◆ What is being asked:
Write out, word for word, every line in the data below from the one containing "logic [WIDTH-1:0] data_q, data_d;" to the one containing "if (emitting && out_ready) begin", both of them included.

◆ Task input:
$ cat src/rtl/reduct_pkg.sv
// Shared types and defaults for the reduction broadcast path.
package reduct_pkg;

   typedef enum logic {IDLE, EMIT} bcast_state_t;

   localparam int REDUCT_WIDTH = 16;

endpackage

$ cat src/rtl/reduct_broadcast.sv
// Replays one reduced scalar as a valid/ready burst of in_count beats,
// reloading on the last beat so consecutive bursts run without a bubble.
module reduct_broadcast
   import reduct_pkg::*;
#(
   parameter int WIDTH = REDUCT_WIDTH,
   parameter int CNT_W = 8
) (
   input  logic             clk,
   input  logic             rst,
   input  logic             in_valid,
   output logic             in_ready,
   input  logic [WIDTH-1:0] in_data,
   input  logic [CNT_W-1:0] in_count,
   output logic             out_valid,
   input  logic             out_ready,
   output logic [WIDTH-1:0] out_data,
   output logic [CNT_W-1:0] out_idx,
   output logic             out_last,
   output logic             busy
);

   bcast_state_t     state_q, state_d;
   logic [WIDTH-1:0] data_q, data_d;
   logic [CNT_W-1:0] cnt_q, cnt_d;
   logic [CNT_W-1:0] idx_q, idx_d;

   logic emitting;
   logic at_last;
   logic accept;

   always_comb begin
      emitting = (state_q == EMIT);
      at_last  = (idx_q == cnt_q - CNT_W'(1));
      in_ready = !emitting || (out_ready && at_last);
      accept   = in_valid && in_ready;

      state_d = state_q;
      data_d  = data_q;
      cnt_d   = cnt_q;
      idx_d   = idx_q;

      if (emitting && out_ready) begin
         if (at_last) state_d = IDLE;
         else         idx_d   = idx_q + CNT_W'(1);
      end

      // A nonzero accept overrides the last-beat return to IDLE; zero counts are dropped.
      if (accept && (in_count != '0)) begin
         data_d  = in_data;
         cnt_d   = in_count;
         idx_d   = '0;
         state_d = EMIT;
      end
   end

   always_ff @(posedge clk) begin
      if (rst) begin
         state_q <= IDLE;
         data_q  <= '0;
         cnt_q   <= '0;
         idx_q   <= '0;
      end else begin
         state_q <= state_d;
         data_q  <= data_d;
         cnt_q   <= cnt_d;
         idx_q   <= idx_d;
      end
   end

   always_comb begin
      out_valid = emitting;
      out_data  = data_q;
      out_idx   = idx_q;
      out_last  = emitting && at_last;
      busy      = emitting;
   end

endmodule

$ cat config.mk
export PLATFORM = sky130hd
export DESIGN_NAME = reduct_broadcast
export DESIGN_NICKNAME = d
export VERILOG_FILES = /design/src/rtl/reduct_pkg.sv /design/src/rtl/reduct_broadcast.sv
export SDC_FILE = /design/constraint.sdc
export NUM_CORES = 1
export LEC_CHECK = 0
export CAP_MARGIN = 10
export CORE_ASPECT_RATIO = 0.9
export CORE_MARGIN = 4
export CORE_UTILIZATION = 40
export CTS_BUF_LIST = sky130_fd_sc_hd__clkbuf_2 sky130_fd_sc_hd__clkbuf_4 sky130_fd_sc_hd__clkbuf_8
export CTS_CLUSTER_DIAMETER = 80
export DETAILED_ROUTE_END_ITERATION = 7
export PLACE_DENSITY = 0.83
export REMOVE_ABC_BUFFERS = 1
export SLEW_MARGIN = 20
export SYNTH_ARGS = -nofsm -noshare
export SYNTH_HDL_FRONTEND = slang
export SYNTH_SLANG_ARGS = --single-unit
$ cat constraint.sdc
create_clock -name clk -period 3.44 [get_ports clk]
set_input_delay 0.516 -clock clk [delete_from_list [all_inputs] [get_ports clk]]
set_output_delay 0.516 -clock clk [all_outputs]
set_load 0.1 [all_outputs]
==> src/rtl/alu_issue_stage.sv <==
// ID/EX issue stage: decodes RV32 ALU/load/store/beq into ALU controls,
// registers operands, resolves beq from alu_zero and squashes wrong path.
module alu_issue_stage #(
  parameter int CNT_W = 16
) (
  input  logic             clk,
  input  logic             rst_n,
  input  logic             in_valid,
  output logic             in_ready,
  input  logic [6:0]       opcode,
  input  logic [2:0]       funct3,
  input  logic             funct7_5,
  input  logic [31:0]      rs1_data,
  input  logic [31:0]      rs2_data,
  input  logic [31:0]      imm,
  input  logic [31:0]      pc,
  input  logic [4:0]       rd,
  input  logic             flush,
  input  logic             ex_ready,
  input  logic             alu_zero,
  output logic             ex_valid,
  output logic [31:0]      alu_a,
  output logic [31:0]      alu_b,
  output logic [3:0]       alu_op,
  output logic [4:0]       ex_rd,
  output logic             ex_is_branch,
  output logic             branch_taken,
  output logic [31:0]      branch_target,
  output logic             illegal_insn,
  output logic [CNT_W-1:0] taken_count
);

  localparam logic [6:0] OPC_R  = 7'b0110011;
  localparam logic [6:0] OPC_I  = 7'b0010011;
  localparam logic [6:0] OPC_LD = 7'b0000011;
  localparam logic [6:0] OPC_ST = 7'b0100011;
  localparam logic [6:0] OPC_BR = 7'b1100011;

  localparam logic [3:0] ALU_AND = 4'b0000;
  localparam logic [3:0] ALU_OR  = 4'b0001;
  localparam logic [3:0] ALU_ADD = 4'b0010;
  localparam logic [3:0] ALU_SUB = 4'b0110;
  localparam logic [3:0] ALU_SLT = 4'b0111;
  localparam logic [3:0] ALU_BAD = 4'b1111;

  function automatic logic [3:0] alu_fn(
    input logic [2:0] f3,
    input logic       sub
  );
    case (f3)
      3'b000:  return sub ? ALU_SUB : ALU_ADD;
      3'b111:  return ALU_AND;
      3'b110:  return ALU_OR;
      3'b010:  return ALU_SLT;
      default: return ALU_BAD;
    endcase
  endfunction

  logic        is_r;
  logic        is_i;
  logic        is_ls;
  logic        is_br;
  logic [3:0]  dec_op;
  logic        dec_imm;
  logic        dec_br;
  logic        dec_ill;
  logic        accept;
  logic        resolve;
  logic [31:0] tgt_q;

  assign is_r  = (opcode == OPC_R);
  assign is_i  = (opcode == OPC_I);
  assign is_ls = (opcode == OPC_LD) || (opcode == OPC_ST);
  assign is_br = (opcode == OPC_BR);

  always_comb begin
    dec_op  = ALU_BAD;
    dec_imm = 1'b0;
    dec_br  = 1'b0;
    unique case (1'b1)
      is_r: begin
        dec_op = alu_fn(funct3, funct7_5);
      end
      is_i: begin
        dec_op  = alu_fn(funct3, 1'b0);
        dec_imm = 1'b1;
      end
      is_ls: begin
        dec_op  = ALU_ADD;
        dec_imm = 1'b1;
      end
      is_br: begin
        if (funct3 == 3'b000) begin
          dec_op = ALU_SUB;
          dec_br = 1'b1;
        end
      end
      default: ;
    endcase
  end

  assign dec_ill  = (dec_op == ALU_BAD);
  assign in_ready = !ex_valid || ex_ready || branch_taken;
  assign accept   = in_valid && in_ready;
  assign resolve  = ex_valid && ex_is_branch && alu_zero && ex_ready;

  always_ff @(posedge clk) begin
    if (!rst_n) begin
      ex_valid      <= 1'b0;
      alu_a         <= '0;
      alu_b         <= '0;
      alu_op        <= 4'b0000;
      ex_rd         <= '0;
      ex_is_branch  <= 1'b0;
      branch_taken  <= 1'b0;
      branch_target <= '0;
      illegal_insn  <= 1'b0;
      taken_count   <= '0;
      tgt_q         <= '0;
    end else begin
      branch_taken <= 1'b0;
      illegal_insn <= 1'b0;
      if (flush) begin
        ex_valid <= 1'b0;
      end else if (resolve) begin
        branch_taken  <= 1'b1;
        branch_target <= tgt_q;
        ex_valid      <= 1'b0;
        if (taken_count != '1)
          taken_count <= taken_count + 1'b1;
      end else if (branch_taken) begin
        // second wrong-path slot after the redirect
        ex_valid <= 1'b0;
      end else if (accept) begin
        ex_valid     <= !dec_ill;
        illegal_insn <= dec_ill;
        alu_a        <= rs1_data;
        alu_b        <= dec_imm ? imm : rs2_data;
        alu_op       <= dec_op;
        ex_rd        <= rd;
        ex_is_branch <= dec_br;
        tgt_q        <= pc + imm;
      end else if (ex_ready) begin
        ex_valid <= 1'b0;
      end
    end
  end

endmodule

==> config.mk <==
export PLATFORM = sky130hd
export DESIGN_NAME = alu_issue_stage
export DESIGN_NICKNAME = d
export VERILOG_FILES = /design/src/rtl/alu_issue_stage.sv
export SDC_FILE = /design/constraint.sdc
export NUM_CORES = 1
export LEC_CHECK = 0
export ABC_AREA = 1
export CORE_MARGIN = 10
export CORE_UTILIZATION = 52
export CTS_BUF_LIST = sky130_fd_sc_hd__clkbuf_4 sky130_fd_sc_hd__clkbuf_8
export DETAILED_ROUTE_END_ITERATION = 12
export PLACE_DENSITY = 0.86
export SYNTH_ARGS = -nofsm -noshare
export SYNTH_HDL_FRONTEND = slang
export SYNTH_SLANG_ARGS = --single-unit
export TNS_END_PERCENT = 10
==> constraint.sdc <==
create_clock -name clk -period 4.7 [get_ports clk]
set_clock_uncertainty 0.15 [all_clocks]
set_input_delay 0.47 -clock clk [delete_from_list [all_inputs] [get_ports clk]]
set_output_delay 0.47 -clock clk [all_outputs]
set_load 0.01 [all_outputs]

◆ Exercise solution:
   logic [WIDTH-1:0] data_q, data_d;
   logic [CNT_W-1:0] cnt_q, cnt_d;
   logic [CNT_W-1:0] idx_q, idx_d;

   logic emitting;
   logic at_last;
   logic accept;

   always_comb begin
      emitting = (state_q == EMIT);
      at_last  = (idx_q == cnt_q - CNT_W'(1));
      in_ready = !emitting || (out_ready && at_last);
      accept   = in_valid && in_ready;

      state_d = state_q;
      data_d  = data_q;
      cnt_d   = cnt_q;
      idx_d   = idx_q;

      if (emitting && out_ready) begin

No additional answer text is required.